1:18:27 Je vous demande donc ceci: y a-t-il quelque chose de sacré, de saint? - pas dans les temples, les églises: ces choses là ne sont pas sacrées tout cela est construit par la pensée, c'est évident. Et la pensée n'est pas sacrée. Grand dieu, si ce l'était, nous nous comporterions alors religieusement.
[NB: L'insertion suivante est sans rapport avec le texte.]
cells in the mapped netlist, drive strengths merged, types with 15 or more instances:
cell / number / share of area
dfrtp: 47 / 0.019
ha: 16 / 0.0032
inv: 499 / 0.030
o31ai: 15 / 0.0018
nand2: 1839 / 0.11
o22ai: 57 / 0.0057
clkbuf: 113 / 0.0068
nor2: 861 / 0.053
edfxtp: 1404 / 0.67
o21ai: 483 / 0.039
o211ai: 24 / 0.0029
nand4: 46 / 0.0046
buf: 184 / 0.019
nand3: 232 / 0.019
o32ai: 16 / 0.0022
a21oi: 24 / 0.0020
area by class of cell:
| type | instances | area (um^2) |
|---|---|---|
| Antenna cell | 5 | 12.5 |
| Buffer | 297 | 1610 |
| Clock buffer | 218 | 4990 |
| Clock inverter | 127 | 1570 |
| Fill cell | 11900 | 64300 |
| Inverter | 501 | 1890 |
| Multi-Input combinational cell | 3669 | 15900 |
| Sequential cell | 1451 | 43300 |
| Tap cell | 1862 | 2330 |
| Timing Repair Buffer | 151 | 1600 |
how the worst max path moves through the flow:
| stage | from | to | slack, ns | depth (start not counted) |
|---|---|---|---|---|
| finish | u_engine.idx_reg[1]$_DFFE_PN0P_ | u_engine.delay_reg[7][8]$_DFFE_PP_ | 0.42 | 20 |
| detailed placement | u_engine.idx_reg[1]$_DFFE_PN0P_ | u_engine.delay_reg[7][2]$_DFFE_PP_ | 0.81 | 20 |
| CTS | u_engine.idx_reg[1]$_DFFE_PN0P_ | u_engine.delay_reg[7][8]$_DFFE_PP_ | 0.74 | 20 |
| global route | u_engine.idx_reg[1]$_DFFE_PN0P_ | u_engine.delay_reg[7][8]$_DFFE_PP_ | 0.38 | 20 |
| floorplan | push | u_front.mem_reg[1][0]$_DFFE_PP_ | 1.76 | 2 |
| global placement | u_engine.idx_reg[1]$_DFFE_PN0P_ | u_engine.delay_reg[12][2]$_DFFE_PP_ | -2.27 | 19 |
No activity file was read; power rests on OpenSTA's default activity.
<file path="config.mk">
export PLATFORM = sky130hd
export DESIGN_NAME = charlieplex_led_scanner
export DESIGN_NICKNAME = d
export VERILOG_FILES = /design/src/sv/clp_pkg.sv /design/src/sv/clp_next_led.sv /design/src/sv/clp_step.sv /design/src/sv/charlieplex_led_scanner.sv
export SDC_FILE = /design/constraint.sdc
export NUM_CORES = 1
export LEC_CHECK = 0
export ABC_AREA = 0
export ABC_CLOCK_PERIOD_IN_PS = 4880
export BUFFER_PORTS_ARGS = -buffer_cell sky130_fd_sc_hd__buf_2
export CORE_MARGIN = 5
export CORE_UTILIZATION = 55
export CTS_CLUSTER_DIAMETER = 100
export DETAILED_ROUTE_END_ITERATION = 7
export GPL_TIMING_DRIVEN = 0
export PLACE_DENSITY = 0.77
export SLEW_MARGIN = 20
export SYNTH_ARGS = -nofsm -noshare
export SYNTH_HDL_FRONTEND = slang
export SYNTH_SLANG_ARGS = --single-unit
</file>
<file path="constraint.sdc">
create_clock -name clk -period 4.88 [get_ports clk]
set_input_delay 1.464 -clock clk [delete_from_list [all_inputs] [get_ports clk]]
set_output_delay 1.464 -clock clk [all_outputs]
set_load 0.03 [all_outputs]
</file>
<file path="src/sv/clp_pkg.sv">
`timescale 1ns / 1ps
// ----------------------------------------------------------------------------
// clp_pkg
// shared types, command codes and the led pin-pair table for the
// charlieplexed led scanner
// ----------------------------------------------------------------------------
package clp_pkg;

  localparam int LedCount = 16;
  localparam int PinCount = 5;
  localparam int LedIdxW  = $clog2(LedCount);
  localparam int PinIdxW  = $clog2(PinCount);
  localparam int CmdW     = 3;

  localparam int SpareBit   = 2;
  localparam int BatteryBit = 3;

  typedef enum logic [CmdW-1:0] {
    CMD_TICK     = 3'd0,
    CMD_SET_MASK = 3'd1,
    CMD_SET_BATT = 3'd2,
    CMD_START    = 3'd3,
    CMD_STOP     = 3'd4
  } cmd_t;

  // anode and cathode pin of each led
  localparam logic [PinIdxW-1:0] ANODE_PIN [LedCount] = '{
    3'd0, 3'd1, 3'd1, 3'd3, 3'd2, 3'd2, 3'd4, 3'd4,
    3'd2, 3'd0, 3'd2, 3'd3, 3'd3, 3'd0, 3'd1, 3'd3
  };
  localparam logic [PinIdxW-1:0] CATHODE_PIN [LedCount] = '{
    3'd1, 3'd0, 3'd2, 3'd2, 3'd4, 3'd0, 3'd2, 3'd3,
    3'd3, 3'd2, 3'd1, 3'd4, 3'd0, 3'd3, 3'd3, 3'd1
  };

  typedef struct packed {
    logic [LedCount-1:0] display_bits;
    logic                battery_flag;
    logic [LedIdxW-1:0]  scan_position;
    logic                running;
    logic [PinCount-1:0] pins_high;
    logic [PinCount-1:0] pins_low;
  } scan_state_t;

  typedef struct packed {
    logic                found;
    logic [LedIdxW-1:0]  idx;
    logic [PinCount-1:0] pins_high;
    logic [PinCount-1:0] pins_low;
  } led_sel_t;

endpackage

</file>
<file path="src/sv/clp_next_led.sv">
`timescale 1ns / 1ps
// ----------------------------------------------------------------------------
// clp_next_led
// round-robin search for the next set mask bit after the scan position,
// and pin drive lookup for that led
// ----------------------------------------------------------------------------
module clp_next_led (
  input  logic [clp_pkg::LedCount-1:0] mask,
  input  logic [clp_pkg::LedIdxW-1:0]  position,
  output clp_pkg::led_sel_t            sel
);

  logic [clp_pkg::LedIdxW-1:0]  start_idx;
  logic [clp_pkg::LedCount-1:0] rot_mask;
  logic [clp_pkg::LedIdxW-1:0]  offset;
  logic [clp_pkg::LedIdxW-1:0]  led_idx;

  // rotate so that bit 0 is the position just after the current one
  assign start_idx = position + clp_pkg::LedIdxW'(1);
  assign rot_mask  = (mask >> start_idx) | (mask << (clp_pkg::LedIdxW'(clp_pkg::LedCount - 1)
                     - start_idx + clp_pkg::LedIdxW'(1)));

  // lowest set bit wins
  always_comb begin
    offset = '0;
    for (int i = clp_pkg::LedCount - 1; i >= 0; i--) begin
      if (rot_mask[i]) begin
        offset = clp_pkg::LedIdxW'(i);
      end
    end
  end

  assign led_idx = start_idx + offset;

  always_comb begin
    sel.found     = |mask;
    sel.idx       = led_idx;
    sel.pins_high = clp_pkg::PinCount'(1) << clp_pkg::ANODE_PIN[led_idx];
    sel.pins_low  = clp_pkg::PinCount'(1) << clp_pkg::CATHODE_PIN[led_idx];
  end

endmodule

</file>
<file path="src/sv/clp_step.sv">
`timescale 1ns / 1ps
// ----------------------------------------------------------------------------
// clp_step
// applies one command to the scanner state and forms the next state
// ----------------------------------------------------------------------------
module clp_step (
  input  logic [clp_pkg::CmdW-1:0]     command,
  input  logic [clp_pkg::LedCount-1:0] display_mask_in,
  input  logic                         battery_in,
  input  clp_pkg::scan_state_t         cur,
  output clp_pkg::scan_state_t         nxt
);

  logic [clp_pkg::LedCount-1:0] lit_mask;
  logic [clp_pkg::LedCount-1:0] strip_mask;
  clp_pkg::led_sel_t            sel;

  always_comb begin
    lit_mask = cur.display_bits;
    if (cur.battery_flag) begin
      lit_mask[clp_pkg::BatteryBit] = 1'b1;
    end
    strip_mask = '1;
    strip_mask[clp_pkg::SpareBit]   = 1'b0;
    strip_mask[clp_pkg::BatteryBit] = 1'b0;
  end

  clp_next_led u_next_led (
    .mask     (lit_mask),
    .position (cur.scan_position),
    .sel      (sel)
  );

  always_comb begin
    nxt = cur;
    case (clp_pkg::cmd_t'(command))
      clp_pkg::CMD_TICK: begin
        if (cur.running) begin
          nxt.pins_high = '0;
          nxt.pins_low  = '0;
          if (sel.found) begin
            nxt.scan_position = sel.idx;
            nxt.pins_high     = sel.pins_high;
            nxt.pins_low      = sel.pins_low;
          end
        end
      end
      clp_pkg::CMD_SET_MASK: begin
        nxt.display_bits = display_mask_in & strip_mask;
      end
      clp_pkg::CMD_SET_BATT: begin
        nxt.battery_flag = battery_in;
      end
      clp_pkg::CMD_START: begin
        nxt.scan_position = '0;
        nxt.running       = 1'b1;
      end
      clp_pkg::CMD_STOP: begin
        nxt.running   = 1'b0;
        nxt.pins_high = '0;
        nxt.pins_low  = '0;
      end
      default: begin
        nxt = cur;
      end
    endcase
  end

endmodule

</file>
<file path="src/sv/charlieplex_led_scanner.sv">
`timescale 1ns / 1ps
// ----------------------------------------------------------------------------
// charlieplex_led_scanner
// scan driver for 16 charlieplexed leds on 5 tri-state pins
// ----------------------------------------------------------------------------
// usage
//   input channel (in_valid / in_stall) carries one command per transfer:
//   tick, set display mask, set battery flag, start or stop
//   every input transfer yields exactly one result transfer on the output
//   channel (out_valid / out_stall) with the pin drive after that command
//   out_valid rises once the command has passed the input register, then the
//   result register; throughput: one command per cycle while the receiver does
//   not stall, with the next-led search and state update combinational between the registers
//   reset (rst_n low, synchronous) clears the mask, battery flag, scan
//   position and pin drive, stops the scan and empties both registers
//   when the receiver stalls, the result register holds its value; the
//   input register still takes one more command and then in_stall rises
//   until the result is taken
// ----------------------------------------------------------------------------
module charlieplex_led_scanner (
  input  logic                         clk,
  input  logic                         rst_n,
  // command channel
  input  logic                         in_valid,
  output logic                         in_stall,
  input  logic [clp_pkg::CmdW-1:0]     in_command,
  input  logic [clp_pkg::LedCount-1:0] in_display_mask_in,
  input  logic                         in_battery_in,
  // result channel
  output logic                         out_valid,
  input  logic                         out_stall,
  output logic [clp_pkg::PinCount-1:0] out_drive_high,
  output logic [clp_pkg::PinCount-1:0] out_drive_low,
  output logic [clp_pkg::LedIdxW-1:0]  out_lit_index,
  output logic                         out_lit
);

  // input register
  logic                         s1_valid_r;
  logic [clp_pkg::CmdW-1:0]     s1_command_r;
  logic [clp_pkg::LedCount-1:0] s1_mask_r;
  logic                         s1_battery_r;

  // scanner state
  clp_pkg::scan_state_t state_r;
  clp_pkg::scan_state_t state_nxt;

  // result register
  logic                         out_valid_r;
  logic [clp_pkg::PinCount-1:0] out_high_r;
  logic [clp_pkg::PinCount-1:0] out_low_r;
  logic [clp_pkg::LedIdxW-1:0]  out_idx_r;

  logic out_free;
  logic s1_advance;
  logic in_xfer;

  // result slot is free when empty or being taken this cycle
  assign out_free   = !out_valid_r || !out_stall;
  assign s1_advance = s1_valid_r && out_free;
  assign in_stall   = s1_valid_r && !out_free;
  assign in_xfer    = in_valid && !in_stall;

  always_ff @(posedge clk) begin
    if (!rst_n) begin
      s1_valid_r <= 1'b0;
    end else if (in_xfer) begin
      s1_valid_r <= 1'b1;
    end else if (s1_advance) begin
      s1_valid_r <= 1'b0;
    end
  end

  // payload only, no reset
  always_ff @(posedge clk) begin
    if (in_xfer) begin
      s1_command_r <= in_command;
      s1_mask_r    <= in_display_mask_in;
      s1_battery_r <= in_battery_in;
    end
  end

  clp_step u_step (
    .command         (s1_command_r),
    .display_mask_in (s1_mask_r),
    .battery_in      (s1_battery_r),
    .cur             (state_r),
    .nxt             (state_nxt)
  );

  // state moves only when the command's result goes into the result register
  always_ff @(posedge clk) begin
    if (!rst_n) begin
      state_r <= '0;
    end else if (s1_advance) begin
      state_r <= state_nxt;
    end
  end

  always_ff @(posedge clk) begin
    if (!rst_n) begin
      out_valid_r <= 1'b0;
    end else if (out_free) begin
      out_valid_r <= s1_valid_r;
    end
  end

  always_ff @(posedge clk) begin
    if (s1_advance) begin
      out_high_r <= state_nxt.pins_high;
      out_low_r  <= state_nxt.pins_low;
      out_idx_r  <= state_nxt.scan_position;
    end
  end

  assign out_valid      = out_valid_r;
  assign out_drive_high = out_high_r;
  assign out_drive_low  = out_low_r;
  assign out_lit_index  = out_idx_r;
  assign out_lit        = |out_high_r;

  // at most one anode and one cathode, never the same pin
  a_pins_legal: assert property (@(posedge clk) disable iff (!rst_n)
    $onehot0(state_r.pins_high) && $onehot0(state_r.pins_low)
      && ((state_r.pins_high & state_r.pins_low) == '0))
    else $error("illegal pin drive pattern");

  // a stopped scanner leaves every pin released
  a_stopped_released: assert property (@(posedge clk) disable iff (!rst_n)
    !state_r.running |-> (state_r.pins_high == '0 && state_r.pins_low == '0))
    else $error("pins driven while stopped");

  // input is held off only behind a full, stalled result register
  a_stall_cause: assert property (@(posedge clk) disable iff (!rst_n)
    in_stall |-> (out_valid_r && out_stall && s1_valid_r))
    else $error("input stalled without cause");

  // state changes only with a command moving into the result register
  a_state_hold: assert property (@(posedge clk) disable iff (!rst_n)
    !s1_advance |=> $stable(state_r))
    else $error("state changed without a command");

endmodule

</file>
1:18:58 Nous demandons donc si, pour l'esprit libéré de tout ceci et possédant donc cette immense qualité de compassion qui va de pair avec l'intelligence, s'il existe quelque chose de sacré? Si l'orateur vous dit que cela existe, c'est que cela n'existe pas. Avez-vous compris ceci? Vous le voyez? Bien, je me réjouis qu'au moins certains d'entre-vous le voient. Quand l'orateur dit que cela existe alors ce mot lui-même l'essence même de ce grand amour de cette beauté et de cette vérité n'est pas. Donc, la méditation... - qui est le silence absolu de l'esprit, du cœur, et tout cela - étant totalement libre vous découvrirez par vous-même... - une telle liberté révélera à travers votre observation pure si ce qui est immortel ce qui est au-delà du temps et de l'espace existe. Vous trouverez. C'est là pour un esprit capable d'y venir. Terminé.